Und wieder können wir viel von den Schweizern lernen.

Sicher sind auch die Schweizer nicht davon frei, in ideologische Fallen zu tappen. Genauso sicher ist es von großer Tragweite, wenn soziale – insbesondere mehrseitige politische – Entscheidungen getroffen werden. Ganz besonders, wenn es sich um so etwas, wie ein „Nein“ dreht.

Das „Nein“ scheint im Trend der letzten Jahre und Jahrzehnte aus unserer Politik verschwunden zu sein. Bei der Ausweitung der Europäischen Gemeinschaft, bei der Ausweitung der Geldmenge weltweit, bei der Ausweitung kindlicher und jugendlicher Aggressivität und Dissozialität, bei der Begrenzung der Gier bei Politikern und anderen Hochbezahlten: So ein „Nein“ zur Begrenzung, zur Selbstbescheidung, zum Verzicht hat Seltenheitswert bekommen.

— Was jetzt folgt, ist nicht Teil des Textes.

File: run.sh
#!/bin/bash
# OpenROAD 26Q1-2900-gdf79404cd8, Yosys 0.63+post, stock flow scripts
make -C /OpenROAD-flow-scripts/flow DESIGN_CONFIG=/design/flow/config.mk WORK_HOME=/design/flow/orfs finish
File: config.mk
export PLATFORM = sky130hd
export DESIGN_NAME = ahb_lite_slave
export DESIGN_NICKNAME = ahb_lite_slave
export VERILOG_FILES = /design/flow/design.v
export SDC_FILE = /design/flow/constraint.sdc
export NUM_CORES = 4
export LEC_CHECK = 1
export CORE_UTILIZATION = 50
File: constraint.sdc
current_design ahb_lite_slave

set clk_period 5.8
set clk_io_pct 0.2

create_clock -name clk0 -period $clk_period [get_ports {clk}]

set non_clock_inputs [all_inputs -no_clocks]
set_input_delay [expr $clk_period * $clk_io_pct] -clock clk0 $non_clock_inputs
set_output_delay [expr $clk_period * $clk_io_pct] -clock clk0 [all_outputs]
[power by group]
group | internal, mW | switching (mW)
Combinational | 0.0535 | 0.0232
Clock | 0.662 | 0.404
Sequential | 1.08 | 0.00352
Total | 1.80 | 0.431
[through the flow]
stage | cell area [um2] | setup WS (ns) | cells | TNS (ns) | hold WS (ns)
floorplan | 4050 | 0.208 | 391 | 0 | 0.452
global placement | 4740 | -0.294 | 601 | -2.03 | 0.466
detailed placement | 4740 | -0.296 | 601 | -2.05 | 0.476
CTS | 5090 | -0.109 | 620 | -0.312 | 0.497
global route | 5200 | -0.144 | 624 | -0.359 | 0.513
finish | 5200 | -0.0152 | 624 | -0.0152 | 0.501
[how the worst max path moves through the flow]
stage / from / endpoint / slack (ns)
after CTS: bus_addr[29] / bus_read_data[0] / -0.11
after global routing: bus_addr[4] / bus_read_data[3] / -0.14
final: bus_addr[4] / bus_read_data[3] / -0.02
==> ./design.v <==
module uart_dma(
    input clk,
    input rst,
    input toggle,    
    input [7:0] rx_byte,
    input rx_valid,
    output reg imem_load,
    output reg [31:0] imem_addr,
    output reg [31:0] imem_data,
    output reg addr_captured
);
    reg [1:0]  addr_byte_count;
    reg [1:0]  data_byte_count;
    reg [31:0] addr_shift_reg;
    reg [31:0] data_shift_reg;
    reg [31:0] next_imem_addr;
    reg        write_pending;
    always @(posedge clk) begin
        imem_load <= 1'b0;
        if (rst) begin
            imem_load <= 1'b0;
            imem_addr <= 32'd0;
            imem_data <= 32'd0;
            addr_captured <= 1'b0;
            addr_byte_count <= 2'd0;
            data_byte_count <= 2'd0;
            addr_shift_reg <= 32'd0;
            data_shift_reg <= 32'd0;
            next_imem_addr <= 32'd0;
            write_pending <= 1'b0;
        end else if (!toggle) begin
            imem_addr <= 32'd0;
            imem_data <= 32'd0;
            addr_captured <= 1'b0;
            addr_byte_count <= 2'd0;
            data_byte_count <= 2'd0;
            addr_shift_reg <= 32'd0;
            data_shift_reg <= 32'd0;
            next_imem_addr <= 32'd0;
            write_pending <= 1'b0;
        end else begin
            if (write_pending) begin
                imem_load <= 1'b1;
                write_pending <= 1'b0;
            end
            if (rx_valid) begin
                if (!addr_captured) begin
                    addr_shift_reg <= {addr_shift_reg[23:0], rx_byte};
                    if (addr_byte_count == 2'd3) begin
                        next_imem_addr <= {addr_shift_reg[23:0], rx_byte};
                        addr_captured <= 1'b1;
                        addr_byte_count <= 2'd0;
                    end else begin
                        addr_byte_count <= addr_byte_count + 2'd1;
                    end
                end else begin
                    data_shift_reg <= {data_shift_reg[23:0], rx_byte};
                    if (data_byte_count == 2'd3) begin
                        imem_addr <= next_imem_addr;
                        imem_data <= {data_shift_reg[23:0], rx_byte};
                        next_imem_addr <= next_imem_addr + 32'd4;
                        write_pending <= 1'b1;
                        data_byte_count <= 2'd0;
                    end else begin
                        data_byte_count <= data_byte_count + 2'd1;
                    end
                end
            end
        end
    end
endmodule
==> ./run.sh <==
#!/bin/bash
# OpenROAD 26Q1-2900-gdf79404cd8, Yosys 0.63+post, stock flow scripts
make -C /OpenROAD-flow-scripts/flow DESIGN_CONFIG=/design/flow/config.mk WORK_HOME=/design/flow/orfs finish
==> ./config.mk <==
export PLATFORM = sky130hd
export DESIGN_NAME = uart_dma
export DESIGN_NICKNAME = uart_dma
export VERILOG_FILES = /design/flow/design.v
export SDC_FILE = /design/flow/constraint.sdc
export NUM_CORES = 4
export LEC_CHECK = 1
export CORE_UTILIZATION = 30
==> ./constraint.sdc <==
current_design uart_dma

set clk_period 5.7
set clk_io_pct 0.2

create_clock -name clk0 -period $clk_period [get_ports {clk}]

set non_clock_inputs [all_inputs -no_clocks]
set_input_delay [expr $clk_period * $clk_io_pct] -clock clk0 $non_clock_inputs
set_output_delay [expr $clk_period * $clk_io_pct] -clock clk0 [all_outputs]
==> impl_metrics.yaml <==
# yosys + openroad results
outcome:
  outcome: "finished, final reports clean"
setup_path:
  end_kind: "flip-flop"
  cp-start-kind: "input pin"
  critPathRequiredTime_ns: 6.05
  worstSetupPathType: "input pin to flip-flop"
  worstPathMaxFanout: 41
  critPathArrivalTime_ns: 3.56
yosys:
  synthesis.area_um2: 6230
  ys.flop_type: "dfxtp_1"
  yosys_area_um2: 6230
  synth-edff-count: 0
  synthCells: 798
  synth-seq-cells: 151
  ys_cells: 798
  async_flop_share: 0
  yosys_warnings: 1
  yosysSeqAreaShare: 0.485
  ys_types: 50
  avgSynthCellArea_um2: 7.81
global_routing:
  grt_pass1_vias: 4990
  grt_use_total: 0.156
  grt_pass1_wl_mm: 26.5
  grt_start_max_net_pins: 69
  antenna_found_initial: 0
  grt-ovfl-total: 0
layout:
  drive_gt1_frac: 0.0801
  final_cell_mix: "nand2_1, dfxtp_1, a21oi_1"
  fillers: 2057
  layout-area-overhead-vs-synth_pct: 25.0
  largestRegisters: "imem_addr: 32 flops, imem_data: 32 flops, next_imem_addr: 32 flops"
  final_common_cell: "nand2_1"
floorplan:
  core_area_um2: 20300
  die_w_um: 146
  ioPinCount: 78
  die_h_um: 146
  die_area_um2: 21400
  rows: 52
  initial_core_util: 0.307
power_and_ir_drop:
  leakagePower_nw: 2.41
  power_frac_seq: 0.474
  p_int_mw: 1.74
  comb_power_share: 0.022
  p_sw_frac: 0.220
  p_total_mw: 2.24
  vdd_drop_max_mv: 0.196
  pwr-share-clk: 0.504
  p_per_area_nw_per_um2: 287
  p_sw_mw: 0.493
routing:
  drc: 0
  dr.pass1.iters: 5
  vias: 5651
  first_iter_violations: 408
  ant_nets: 0
  wl_mm: 16.5
  wl_per_cell_um: 14.6
  diodes: 0
  viasPerCell: 5.00
sta:
  rsz0062_at_grt: "no"
  drv_slew: 0
  finalSetupViolCount: 0
  tns_ns: 0
  hold_viol: 0
  timing.final.crit_share: 0.562
  fin_crit_ns: 3.21
  fmax_mhz: 312
  worstMarginPinSlew_ns: 0.846
  fin_skew_ns: 0.0105
  relSlewSlack: 0.436
placed_design:
  hpwl_mm: 10.7
  gp_congestion: 0.849
  numPortBuffers: 77
clock_tree:
  cts_buffers: 17
  cts-root-buf: "clkbuf_16"
  hold_buffers: 0
  htreeDepth: 4
  clk_pin_slew_ns: 0.06
  clock-sinks: 151
  cts-resized-gates: 0
  clockBufferDepth: 2
  clock.latency.late_pin_ns: 0.42
  cts_tree: "yes"
  cts_setup_buffers: 0
flow_run:
  drv_cap: 0
  warning_count: 25
min_path:
  hold_class: "flip-flop to flip-flop"
==> path summary, 6_finish.rpt <==
check	slack (ns)	depth (start not counted)	endpoint	from
setup / recovery	2.49	7	imem_data[0]	rx_valid
hold / removal	0.43	1	imem_load	write_pending
setup reg to reg	3.22	6	next_imem_addr[26]	next_imem_addr[2]
hold reg to reg	0.43	1	imem_load	write_pending
==> metal layers <==
layer / GRT usage / part of all wire / vias to the layer above
met1: 0.249 / 0.49 / 2641
met3: 0.0271 / 0.058 / 13
li1: - / - / 2829
met2: 0.234 / 0.45 / 168
met4: 0.0156 / 0.010 / 0
met5: 0 / 0 / -
==> synthesized netlist by cell type, types with 3 or more instances <==
cell	instances	share of area
nand2_1	261	0.16
dfxtp_1	151	0.48
a21oi_1	146	0.12
clkbuf_1	40	0.024
o21ai_0	18	0.014
nor2_1	16	0.0096
nand3_1	12	0.0096
a22oi_1	11	0.013
nor4_1	11	0.011
nor3_1	9	0.0072
and3_1	8	0.0080
inv_1	8	0.0048
a31oi_1	7	0.0070
and2_1	7	0.0070
buf_1	7	0.0042
nor2b_1	7	0.0070
or3_1	7	0.0070
buf_2	6	0.0048
mux2_2	6	0.011
nand4_1	6	0.0060
and4_2	5	0.0080
mux2i_1	4	0.0064
ha_1	3	0.0060
nand2b_1	3	0.0030
o221ai_1	3	0.0042
o2bb2ai_1	3	0.0042
==> worst max-delay path, cell delays in order <==
cell and delay [ns]:
clkdlybuf4s50_1 0.63, and2_1 0.28, buf_4 0.22, nand2_2 0.63, buf_4 0.42, nand2_1 0.10, a21oi_1 0.14
==> kinds of logic (layout without fill, tap and decap cells) <==
| logic type | Yosys count | after routing | synth area share |
|---|---|---|---|
| flops | 151 | 151 | 0.485 |
| compound gates | 202 | 202 | 0.178 |
| mux | 11 | 11 | 0.0197 |
| buf+inv | 66 | 129 | 0.0452 |
| simple gates | 365 | 365 | 0.266 |
| fa+ha+maj | 3 | 3 | 0.00602 |
==> area by class of cell <==
type                            count  area, um2  area share
Timing Repair Buffer               90        868       0.111
Clock buffer                       19        453      0.0581
Sequential cell                   151       3020       0.388
Tap cell                          270        338      0.0433
Multi-Input combinational cell    581       2940       0.377
Inverter                            8       30.0     0.00385
Clock inverter                     12        143      0.0183
==> power groups by stage <==
stage                 clock network, mW  logic [mW]  registers (mW)
final                              1.13      0.0490            1.06
after global routing               1.20      0.0535            1.06
after CTS                          1.15      0.0495            1.06
==> through the flow <==
| stage | area (um2) | hold slack, ns | cells | utilization | worst slack, ns |
|---|---|---|---|---|---|
| after floorplan | 6230 | 0.406 | 798 | - | 3.43 |
| after global placement | 7200 | 0.410 | 1100 | 0.355 | 2.00 |
| after detailed placement | 7200 | 0.420 | 1100 | 0.355 | 2.02 |
| after CTS | 7800 | 0.438 | 1131 | 0.384 | 2.46 |
| after global routing | 7800 | 0.463 | 1131 | 0.384 | 2.24 |
| final | 7800 | 0.433 | 1131 | 0.384 | 2.49 |
No activity file was given, so power comes from the tool's default toggle rates.
`/design/flow/run.sh`:
```
#!/bin/bash
# OpenROAD 26Q1-2900-gdf79404cd8, Yosys 0.63+post, stock flow scripts
make -C /OpenROAD-flow-scripts/flow DESIGN_CONFIG=/design/flow/config.mk WORK_HOME=/design/flow/orfs finish
```
`/design/flow/config.mk`:
```
export PLATFORM = sky130hd
export DESIGN_NAME = clock_divider
export DESIGN_NICKNAME = clock_divider
export VERILOG_FILES = /design/flow/design.v
export SDC_FILE = /design/flow/constraint.sdc
export NUM_CORES = 4
export LEC_CHECK = 1
export CORE_AREA = 10 10 84 84
export DIE_AREA = 0 0 94 94
```
`/design/flow/constraint.sdc`:
```
current_design clock_divider

set clk_period 3.3
set clk_io_pct 0.2

create_clock -name clk0 -period $clk_period [get_ports {clock_source}]

set non_clock_inputs [all_inputs -no_clocks]
set_input_delay [expr $clk_period * $clk_io_pct] -clock clk0 $non_clock_inputs
set_output_delay [expr $clk_period * $clk_io_pct] -clock clk0 [all_outputs]
```
`/design/flow/design.v`:
```
module clock_divider(
	input clock_source,
    output reg clock_led
);
parameter clock_divider=1_000_000;  
reg[23:0] divide_counter;
always @(posedge clock_source) 
begin
    if(divide_counter==clock_divider-1)
    begin
    divide_counter<=0;
    clock_led<=~clock_led;
    end
    else
    divide_counter<=divide_counter+1;
end
endmodule
```
==> out/qor.csv <==
metric;value;unit
status;finished, final reports clean;
fin util;0.236;
maximum operating frequency;519;MHz
clock sink total;25;
drt total wl;1760;µm
Post-synth seq share;0.476;
pin count of the biggest net entering global routing;16;
Worst Tran Pin Value;0.288;ns
area leader, netlist;dfxtp_1;
Post-CTS Resized;0;
number of max-cap violations;0;
Tot GR Track Use;0.0416;
Synth Instances;114;
clock buffer depth;2;
crit-path max FO;7;
yosys warns;1;
first-pass GRT wire length;3090;µm
total CTS buffers;3;
yosys stat cell total;114;
hold buffer count at CTS;0;
number of enable flip-flop cells;1;
Hold Path Cell Cnt;1;
Flop area;510;µm²
max-slew violation count;0;
share of layout cells above drive strength 1;0.118;
Rel. slew slack;0.806;
Layout area overhead;14.2;%
routed len/inst;9.33;µm
Filler cells;573;
Vias/cell;4.14;
Final Hold Vio Count;0;
Worst Path Arrival;2.14;ns
unrepaired setup endpoints after global routing;no;
fin crit period;1.93;ns
asr flop ratio synth;0;
Worst Hold Class;flop to flop;
number of setup buffers added after CTS;0;
core area;5200;µm²
Lkg Pwr;0.451;nW
PwrDens;396;nW/µm²
initial antenna violation count;0;
Syn Std Cell Area;1070;µm²
Chip Area, Yosys;1070;µm²
routability cong.;0.847;
Port Buffers;1;
Crit. End Element;flop;
# setup viols final;0;
hold path startpoint;divide_counter[23];
Die H;94;µm
Overflow after GRT;0;
ys flop type;dfxtp_1;
Latency at later pin;0.27;ns
hold slack;0.459;ns
clock-pin slew on the worst setup and hold paths;0.09;ns
Top-area cell share;0.448;
Post-synth regs;25;
Hold EP;divide_counter[23];
Vias;783;
vias in the first global route;669;
critical path type;flop to flop;
R2R Path Start;divide_counter[0];
Period Utilization, post-route;0.584;
reg2reg end;divide_counter[18];
Placed Cells;185;
Post-DP HPWL;1300;µm
TritonCTS clock tree;done;
DRT iter0 DRCs;53;
Worst Skew;0.00542;ns
DRT antenna net count;0;
Setup TNS Final;0;ns
peak supply drop;0.000197;V
syn avg cell area;9.42;µm²
count of tool warnings;25;
FF-to-FF setup slack;1.37;ns
total chip power;0.485;mW
WP data required;3.51;ns
full die area;8840;µm²
die width;94;µm
ANT cells;0;
DR pass1 iterations;4;
R2R depth;5;
std cell rows;26;
Post-Layout Cell Count;189;
DRC viols;0;
logic area;554;µm²
distinct cell type count of the synthesized netlist;26;
H-tree depth;1;
io pins;2;
startpoint types;flop;
clk root buf;clkbuf_8;
Initial Util;0.206;
Largest cells by area;dfxtp_1 45%, xnor2_1 7.3%, xor2_1 5.7%, nor2_1 3.8%, nand3_1 3.7%;
==> metrics by stage <==
stage | worst slack (ns) | cell area [µm²]
floorplan | 1.43 | 1070
global placement | 1.43 | 1180
detailed placement | 1.38 | 1180
CTS | 1.38 | 1230
global route | 1.28 | 1230
finish | 1.37 | 1230
==> cell usage after synthesis, drive strengths merged (3+ instances only) <==
| library cell | count |
|---|---|
| or4 | 4 |
| xnor2 | 9 |
| nand3 | 8 |
| o21ai | 4 |
| nand2 | 10 |
| or3 | 4 |
| or2 | 3 |
| a21oi | 5 |
| nor3 | 5 |
| nand4 | 6 |
| nor2 | 11 |
| xor2 | 7 |
| dfxtp | 24 |
==> layout make-up <==
type | count | area share
Multi-Input combinational cell | 86 | 0.452
Clock inverter | 1 | 0.00612
Tap cell | 70 | 0.0714
Inverter | 2 | 0.00612
Clock buffer | 3 | 0.0337
Sequential cell | 25 | 0.416
Timing Repair Buffer | 2 | 0.0143
==> report_power, final <==
part | total (mW) | internal (mW) | switching (mW)
registers | 0.303 | 0.303 | 0
clock network | 0.182 | 0.0855 | 0.0970
logic | 0.000000225 | 0 | 0
total | 0.485 | 0.388 | 0.0970
==> how the worst max path moves through the flow <==
| stage | from | to | slack, ns | cells after the start |
|---|---|---|---|---|
| final | divide_counter[0] | divide_counter[18] | 1.37 | 5 |
| after CTS | divide_counter[0] | divide_counter[18] | 1.38 | 5 |
| after global routing | divide_counter[0] | divide_counter[18] | 1.28 | 5 |
==> flip-flops by register name (all words and copies together), names as in the netlist <==
register,count
clock_led,1
divide_counter,24
==> metal layers <==
metal,track usage,up-vias,wire [µm]
li1,-,415,-
met1,0.0587,357,955
met2,0.0622,9,716
met3,0.0137,2,75
met4,0.00506,0,17
met5,0,-,0
==> worst max-delay path, cell delays in order (launching register included) <==
cell,delay [ns]
dfxtp_1,0.38
ha_1,0.19
nand3_1,0.23
or4_4,0.51
or4_4,0.43
a21oi_2,0.13
==> layout by cell type, fill, tap and decap left out, types with 2 or more instances in the layout <==
cell,Yosys,layout
a21oi_1,4,4
clkbuf_8,0,3
dfxtp_1,24,24
inv_1,2,2
nand2_1,10,10
nand3_1,8,8
nand4_1,5,5
nor2_1,11,11
nor3_1,5,5
nor4b_1,2,2
o21ai_0,4,4
o31ai_1,2,2
or2_2,3,3
or3_1,4,4
or4_4,3,3
xnor2_1,9,9
xor2_1,7,7
==> cell families (layout without fill, tap and decap cells) <==
family,Yosys count,after routing,synth area share
AND-OR/OR-AND,11,11,0.0594
AND/OR/NAND/NOR,58,58,0.309
flip-flops,25,25,0.476
buffers and inverters,3,8,0.0140
adder cells (fa/ha/maj),1,1,0.0117
XOR/XNOR,16,16,0.131
Power figures rest on the tool's default switching activity, not on a simulated workload.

Und die Entscheidung der Schweizer steht dabei, anders als bei uns die meisten politischen Entscheidungen, auf einer basisdemokratischen Grundlage.

Die heuchlerische und diffamierende Haltung unserer „Demokraten“ ist dabei eher peinlich und verräterisch: Hier geht es um die Verletzung politischer Dogmen von Europas Gnaden, hat man den Eindruck.

„Nein“: Es geht um das Selbstbestimmungsrecht eines demokratischen Staates, das in allen Ausprägungen – natürlich besonders von anderen Demokraten – zu respektieren ist. Diese Entscheidungen sind nicht zuerst zu bewerten, sondern zunächst einmal zu überdenken und zu verstehen. Sie ist die Grundlage für weitere Entwicklungen. Nichts mehr und nichts weniger.

Wann werden wir (wieder?) zu einer Demokratie?